Snowden’s quiet—and, I think, specifically sexual—charisma deserves some credit for Citizenfour’s mainstream success, but more credit should go to Poitras’s turn from a foreign perspective on the war to a domestic one. A Snowden who revealed that the government was spying on Iraqis and citizens of other Middle Eastern countries would not have become so famous. He might not even have had to leave the country. What made Snowden’s leaks so incendiary was the revelation that the American government was not just waging the war on terror abroad, that it was supplementing its airstrikes and black-site interrogations with the blanket surveillance of millions of American citizens. Astro Noise documents and alludes to many components of the war, including the drone program and the interrogation of suspected militants, but the experience of being surveilled as an American noncombatant is the only experience with which it successfully makes its viewers identify. It is perfectly in keeping with the domestic turn in Poitras’s work.

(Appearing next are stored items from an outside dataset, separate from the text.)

## src/hw/rtl/multi_sensor_sliding_median_unit_macros.svh

```systemverilog
// Assertion macros for the sliding median unit.
`ifndef MULTI_SENSOR_SLIDING_MEDIAN_UNIT_MACROS_SVH
`define MULTI_SENSOR_SLIDING_MEDIAN_UNIT_MACROS_SVH

`ifndef ASSERT_OFF
`define MSSM_ASSERT(lbl, prop, msg) \
    lbl: assert property (@(posedge aclk) disable iff (!aresetn) prop) else $error(msg);
`define MSSM_ASSERT_RST(lbl, prop, msg) \
    lbl: assert property (@(posedge aclk) prop) else $error(msg);
`else
`define MSSM_ASSERT(lbl, prop, msg)
`define MSSM_ASSERT_RST(lbl, prop, msg)
`endif

`endif

```

## src/hw/rtl/mssm_pkg.sv

```systemverilog
// Shared types and constants for the sliding median unit.
package mssm_pkg;

    localparam int DIST_W   = 16;
    localparam int SEL_IN_W = 2;

    typedef logic [DIST_W-1:0]   dist_t;
    typedef logic [SEL_IN_W-1:0] sel_in_t;

    // 9999 cm in quarter centimeters
    localparam dist_t RESET_QCM = 16'd39996;

endpackage

```

## src/hw/rtl/multi_sensor_sliding_median_unit.sv

```systemverilog
// Sliding-window median filter with one history ring per sensor.
// Candidates are tried newest first through S_LOAD, S_SCAN and S_DECIDE until one is the median (1..WINDOW tried).
// Each candidate is one memory read plus WINDOW reads and compares on the shared less-than and equal compares.
// s_tready is low while an item is in work; a new item is taken only after the last result is issued.
// Reset: pointers and fill flags clear, so every ring reads as 39996 until written.
// No clearing pass after reset; the unit is ready on the first cycle out of reset.
`include "multi_sensor_sliding_median_unit_macros.svh"

module multi_sensor_sliding_median_unit
    import mssm_pkg::*;
#(
    parameter int SENSORS       = 3,
    parameter int HISTORY_DEPTH = 8,
    parameter int WINDOW        = 5
) (
    input  logic          aclk,
    input  logic          aresetn,

    input  logic          s_tvalid,
    output logic          s_tready,
    input  logic [15:0]   s_tdata,   // [15:0] raw_distance
    input  logic [1:0]    s_tuser,   // [1:0] sensor_sel

    output logic          m_tvalid,
    input  logic          m_tready,
    output logic [15:0]   m_tdata,   // [15:0] median_distance
    output logic [1:0]    m_tuser    // [1:0] out_sensor
);

    localparam int ENTRIES = SENSORS * HISTORY_DEPTH;
    localparam int ADDR_W  = (ENTRIES > 1) ? $clog2(ENTRIES) : 1;
    localparam int IDX_W   = (HISTORY_DEPTH > 1) ? $clog2(HISTORY_DEPTH) : 1;
    localparam int SEL_W   = (SENSORS > 1) ? $clog2(SENSORS) : 1;
    localparam int CNT_W   = $clog2(WINDOW + 1);
    localparam logic [CNT_W-1:0] RANK_K  = CNT_W'(WINDOW / 2);
    localparam logic [CNT_W-1:0] WIN_N   = CNT_W'(WINDOW);
    localparam logic [CNT_W-1:0] LAST_I  = CNT_W'(WINDOW - 1);
    localparam logic [IDX_W-1:0] LAST_IX = IDX_W'(HISTORY_DEPTH - 1);

    typedef enum logic [2:0] {
        S_IDLE,
        S_LOAD,
        S_SCAN,
        S_DECIDE,
        S_OUT
    } state_t;

    function automatic logic [IDX_W-1:0] idx_dec(input logic [IDX_W-1:0] v);
        return (v == '0) ? LAST_IX : v - 1'b1;
    endfunction

    function automatic logic [ADDR_W-1:0] mem_addr(input logic [SEL_W-1:0] s,
                                                   input logic [IDX_W-1:0] i);
        return ADDR_W'(ADDR_W'(s) * ADDR_W'(HISTORY_DEPTH) + ADDR_W'(i));
    endfunction

    dist_t ring_mem [ENTRIES];

    state_t                 state_reg,    state_next;
    sel_in_t                sel_reg,      sel_next;
    logic [IDX_W-1:0]       ptr_reg  [SENSORS];
    logic [IDX_W-1:0]       ptr_next [SENSORS];
    logic                   full_reg [SENSORS];
    logic                   full_next[SENSORS];
    logic [IDX_W-1:0]       newest_reg,   newest_next;
    logic [IDX_W-1:0]       cand_idx_reg, cand_idx_next;
    logic [IDX_W-1:0]       j_idx_reg,    j_idx_next;
    logic [CNT_W-1:0]       i_cnt_reg,    i_cnt_next;
    logic [CNT_W-1:0]       j_cnt_reg,    j_cnt_next;
    logic [CNT_W-1:0]       less_cnt_reg, less_cnt_next;
    logic [CNT_W-1:0]       leq_cnt_reg,  leq_cnt_next;
    dist_t                  cand_reg,     cand_next;
    logic                   cand_ld_reg,  cand_ld_next;
    logic                   cmp_pend_reg, cmp_pend_next;
    logic                   m_tvalid_reg, m_tvalid_next;
    dist_t                  m_tdata_reg,  m_tdata_next;
    sel_in_t                m_tuser_reg,  m_tuser_next;
    dist_t                  rdata_reg;
    logic                   rd_ok_reg;

    logic [SEL_W-1:0]       in_sel;
    logic [SEL_W-1:0]       cur_sel;
    logic                   wr_en;
    logic                   rd_en;
    logic [IDX_W-1:0]       rd_idx;
    dist_t                  rd_value;
    logic                   cmp_lt;
    logic                   cmp_eq;
    logic                   hit;

    assign in_sel   = SEL_W'(s_tuser);
    assign cur_sel  = SEL_W'(sel_reg);
    assign rd_idx   = (state_reg == S_LOAD) ? cand_idx_reg : j_idx_reg;
    assign rd_value = rd_ok_reg ? rdata_reg : RESET_QCM;
    assign cmp_lt   = rd_value < cand_reg;
    assign cmp_eq   = rd_value == cand_reg;
    assign hit      = (less_cnt_reg <= RANK_K) && (leq_cnt_reg > RANK_K);

    assign s_tready = (state_reg == S_IDLE);
    assign m_tvalid = m_tvalid_reg;
    assign m_tdata  = m_tdata_reg;
    assign m_tuser  = m_tuser_reg;

    always_comb begin
        state_next    = state_reg;
        sel_next      = sel_reg;
        ptr_next      = ptr_reg;
        full_next     = full_reg;
        newest_next   = newest_reg;
        cand_idx_next = cand_idx_reg;
        j_idx_next    = j_idx_reg;
        i_cnt_next    = i_cnt_reg;
        j_cnt_next    = j_cnt_reg;
        less_cnt_next = less_cnt_reg;
        leq_cnt_next  = leq_cnt_reg;
        cand_next     = cand_reg;
        cand_ld_next  = 1'b0;
        cmp_pend_next = 1'b0;
        m_tvalid_next = m_tvalid_reg && !m_tready;
        m_tdata_next  = m_tdata_reg;
        m_tuser_next  = m_tuser_reg;
        wr_en         = 1'b0;
        rd_en         = 1'b0;

        if (cand_ld_reg) begin
            cand_next = rd_value;
        end

        case (state_reg)
            S_IDLE: begin
                // out-of-range sensor: item is taken and dropped
                if (s_tvalid && (32'(s_tuser) < SENSORS)) begin
                    wr_en             = 1'b1;
                    sel_next          = s_tuser;
                    newest_next       = ptr_reg[in_sel];
                    cand_idx_next     = ptr_reg[in_sel];
                    i_cnt_next        = '0;
                    if (ptr_reg[in_sel] == LAST_IX) begin
                        ptr_next[in_sel]  = '0;
                        full_next[in_sel] = 1'b1;
                    end else begin
                        ptr_next[in_sel] = ptr_reg[in_sel] + 1'b1;
                    end
                    state_next        = S_LOAD;
                end
            end
            S_LOAD: begin
                rd_en         = 1'b1;
                cand_ld_next  = 1'b1;
                j_cnt_next    = '0;
                j_idx_next    = newest_reg;
                less_cnt_next = '0;
                leq_cnt_next  = '0;
                state_next    = S_SCAN;
            end
            S_SCAN: begin
                if (cmp_pend_reg) begin
                    less_cnt_next = less_cnt_reg + CNT_W'(cmp_lt);
                    leq_cnt_next  = leq_cnt_reg + CNT_W'(cmp_lt || cmp_eq);
                end
                if (j_cnt_reg < WIN_N) begin
                    rd_en         = 1'b1;
                    cmp_pend_next = 1'b1;
                    j_cnt_next    = j_cnt_reg + 1'b1;
                    j_idx_next    = idx_dec(j_idx_reg);
                end else begin
                    state_next = S_DECIDE;
                end
            end
            S_DECIDE: begin
                if (hit) begin
                    state_next = S_OUT;
                end else begin
                    i_cnt_next    = i_cnt_reg + 1'b1;
                    cand_idx_next = idx_dec(cand_idx_reg);
                    state_next    = S_LOAD;
                end
            end
            S_OUT: begin
                if (!m_tvalid_reg || m_tready) begin
                    m_tvalid_next = 1'b1;
                    m_tdata_next  = cand_reg;
                    m_tuser_next  = sel_reg;
                    state_next    = S_IDLE;
                end
            end
            default: begin
                state_next = S_IDLE;
            end
        endcase
    end

    always_ff @(posedge aclk) begin
        if (!aresetn) begin
            state_reg    <= S_IDLE;
            cand_ld_reg  <= 1'b0;
            cmp_pend_reg <= 1'b0;
            m_tvalid_reg <= 1'b0;
            for (int s = 0; s < SENSORS; s++) begin
                ptr_reg[s]  <= '0;
                full_reg[s] <= 1'b0;
            end
        end else begin
            state_reg    <= state_next;
            cand_ld_reg  <= cand_ld_next;
            cmp_pend_reg <= cmp_pend_next;
            m_tvalid_reg <= m_tvalid_next;
            ptr_reg      <= ptr_next;
            full_reg     <= full_next;
        end
        sel_reg      <= sel_next;
        newest_reg   <= newest_next;
        cand_idx_reg <= cand_idx_next;
        j_idx_reg    <= j_idx_next;
        i_cnt_reg    <= i_cnt_next;
        j_cnt_reg    <= j_cnt_next;
        less_cnt_reg <= less_cnt_next;
        leq_cnt_reg  <= leq_cnt_next;
        cand_reg     <= cand_next;
        m_tdata_reg  <= m_tdata_next;
        m_tuser_reg  <= m_tuser_next;
    end

    // ring storage: one write port, one registered read port
    always_ff @(posedge aclk) begin
        if (wr_en) begin
            ring_mem[mem_addr(in_sel, ptr_reg[in_sel])] <= s_tdata;
        end
        if (rd_en) begin
            rdata_reg <= ring_mem[mem_addr(cur_sel, rd_idx)];
            rd_ok_reg <= full_reg[cur_sel] || (rd_idx < ptr_reg[cur_sel]);
        end
    end

    `MSSM_ASSERT(a_busy_after_accept, (s_tvalid && s_tready && (32'(s_tuser) < SENSORS)) |=> !s_tready, "unit ready right after taking an item")
    `MSSM_ASSERT(a_last_cand_hits, (state_reg == S_DECIDE && i_cnt_reg == LAST_I) |-> hit, "no median found in window")
    `MSSM_ASSERT(a_rank_order, (state_reg == S_DECIDE) |-> (leq_cnt_reg > less_cnt_reg), "candidate not counted against itself")
    `MSSM_ASSERT(a_out_from_seq, $rose(m_tvalid) |-> $past(state_reg == S_OUT), "result raised outside output step")
    `MSSM_ASSERT_RST(a_reset_clears, !aresetn |=> !m_tvalid, "result valid after reset")

endmodule
```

Whether this approach is less “naïve” than that of her earlier work, as Poitras wrote in her diary, is not so clear—it may just be that the new approach prompts more of a response. But the war on terror isn’t about surveillance at home, no matter how unconstitutional and wrong that surveillance may be. It is about the governments overthrown, the historical artifacts destroyed, and especially the millions of people who have been displaced, wounded, kidnapped, or killed—all of which is happening abroad. It is about what the United States is doing to people who live elsewhere. The domestic and foreign aspects of the war are connected, of course, or at least they should be; our elaborate and growing surveillance state seems obviously designed to detect and subdue dissent before it can pick up too much momentum. But somehow the recent public outrage over domestic surveillance never translated into any more general outrage about the war. So long as the NSA stays out of our iPhones, it seems, we’re content to let our drone operators kill whomever they like. “Appealing to people’s consciences” on behalf of those on the losing end of drone strikes is a difficult and thankless task, especially now that President Obama has insulated Americans so thoroughly from the war’s effects. But it is a task that I hope Poitras is still working through, at least in the back of her mind.